[Saved data entries]
Segment Open

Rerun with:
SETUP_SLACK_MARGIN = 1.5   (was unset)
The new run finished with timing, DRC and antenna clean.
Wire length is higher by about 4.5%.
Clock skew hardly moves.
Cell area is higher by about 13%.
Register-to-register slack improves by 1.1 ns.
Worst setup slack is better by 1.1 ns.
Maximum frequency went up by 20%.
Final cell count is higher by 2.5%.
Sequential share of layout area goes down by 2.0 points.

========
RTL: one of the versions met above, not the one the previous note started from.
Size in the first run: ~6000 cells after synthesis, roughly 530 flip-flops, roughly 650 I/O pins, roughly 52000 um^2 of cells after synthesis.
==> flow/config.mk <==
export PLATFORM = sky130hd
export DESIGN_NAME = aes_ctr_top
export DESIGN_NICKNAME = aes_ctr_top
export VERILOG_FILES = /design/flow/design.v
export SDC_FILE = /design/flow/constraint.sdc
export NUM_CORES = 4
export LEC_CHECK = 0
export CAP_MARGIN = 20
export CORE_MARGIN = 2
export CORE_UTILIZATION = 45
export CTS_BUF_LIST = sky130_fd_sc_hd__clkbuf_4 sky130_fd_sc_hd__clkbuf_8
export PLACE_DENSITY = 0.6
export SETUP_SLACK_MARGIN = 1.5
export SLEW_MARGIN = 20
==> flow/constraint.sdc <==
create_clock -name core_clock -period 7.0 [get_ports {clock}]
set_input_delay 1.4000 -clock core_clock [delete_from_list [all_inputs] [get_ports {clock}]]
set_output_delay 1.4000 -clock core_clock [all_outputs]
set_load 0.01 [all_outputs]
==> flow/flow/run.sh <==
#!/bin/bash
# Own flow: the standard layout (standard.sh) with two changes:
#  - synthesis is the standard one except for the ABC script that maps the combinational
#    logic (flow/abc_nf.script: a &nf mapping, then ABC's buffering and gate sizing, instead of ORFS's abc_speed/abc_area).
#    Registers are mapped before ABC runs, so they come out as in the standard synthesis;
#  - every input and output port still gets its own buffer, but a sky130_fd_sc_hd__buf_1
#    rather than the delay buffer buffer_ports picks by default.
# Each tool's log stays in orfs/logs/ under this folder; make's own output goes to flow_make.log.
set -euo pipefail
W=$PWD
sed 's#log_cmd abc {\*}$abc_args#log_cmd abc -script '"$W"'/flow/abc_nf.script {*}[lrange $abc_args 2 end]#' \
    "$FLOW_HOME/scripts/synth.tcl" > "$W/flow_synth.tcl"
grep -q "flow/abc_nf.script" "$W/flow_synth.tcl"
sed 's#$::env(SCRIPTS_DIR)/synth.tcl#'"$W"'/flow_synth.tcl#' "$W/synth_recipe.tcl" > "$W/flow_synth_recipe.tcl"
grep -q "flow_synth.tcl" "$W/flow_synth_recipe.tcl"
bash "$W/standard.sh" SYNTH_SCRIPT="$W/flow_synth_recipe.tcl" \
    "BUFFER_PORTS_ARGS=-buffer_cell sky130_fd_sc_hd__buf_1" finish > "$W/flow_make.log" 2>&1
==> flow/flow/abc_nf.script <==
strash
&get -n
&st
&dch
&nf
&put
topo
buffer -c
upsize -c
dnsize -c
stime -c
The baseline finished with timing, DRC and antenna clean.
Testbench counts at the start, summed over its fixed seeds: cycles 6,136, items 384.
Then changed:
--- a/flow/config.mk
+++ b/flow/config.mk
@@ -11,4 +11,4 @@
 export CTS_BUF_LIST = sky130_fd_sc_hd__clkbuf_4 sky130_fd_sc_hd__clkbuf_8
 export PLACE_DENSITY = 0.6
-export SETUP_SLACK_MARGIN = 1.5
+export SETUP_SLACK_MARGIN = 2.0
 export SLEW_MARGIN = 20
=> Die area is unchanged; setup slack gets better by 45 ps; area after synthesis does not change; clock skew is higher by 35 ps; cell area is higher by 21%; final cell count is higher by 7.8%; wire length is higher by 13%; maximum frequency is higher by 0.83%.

Segment Closed

• INSTRUCTIONS TO FOLLOW:
Give the lines again, exactly as they stand, from the beginning of the data through the line with "set_load 0.01 [all_outputs]".

• EXERCISE OUTPUT:
Rerun with:
SETUP_SLACK_MARGIN = 1.5   (was unset)
The new run finished with timing, DRC and antenna clean.
Wire length is higher by about 4.5%.
Clock skew hardly moves.
Cell area is higher by about 13%.
Register-to-register slack improves by 1.1 ns.
Worst setup slack is better by 1.1 ns.
Maximum frequency went up by 20%.
Final cell count is higher by 2.5%.
Sequential share of layout area goes down by 2.0 points.

========
RTL: one of the versions met above, not the one the previous note started from.
Size in the first run: ~6000 cells after synthesis, roughly 530 flip-flops, roughly 650 I/O pins, roughly 52000 um^2 of cells after synthesis.
==> flow/config.mk <==
export PLATFORM = sky130hd
export DESIGN_NAME = aes_ctr_top
export DESIGN_NICKNAME = aes_ctr_top
export VERILOG_FILES = /design/flow/design.v
export SDC_FILE = /design/flow/constraint.sdc
export NUM_CORES = 4
export LEC_CHECK = 0
export CAP_MARGIN = 20
export CORE_MARGIN = 2
export CORE_UTILIZATION = 45
export CTS_BUF_LIST = sky130_fd_sc_hd__clkbuf_4 sky130_fd_sc_hd__clkbuf_8
export PLACE_DENSITY = 0.6
export SETUP_SLACK_MARGIN = 1.5
export SLEW_MARGIN = 20
==> flow/constraint.sdc <==
create_clock -name core_clock -period 7.0 [get_ports {clock}]
set_input_delay 1.4000 -clock core_clock [delete_from_list [all_inputs] [get_ports {clock}]]
set_output_delay 1.4000 -clock core_clock [all_outputs]
set_load 0.01 [all_outputs]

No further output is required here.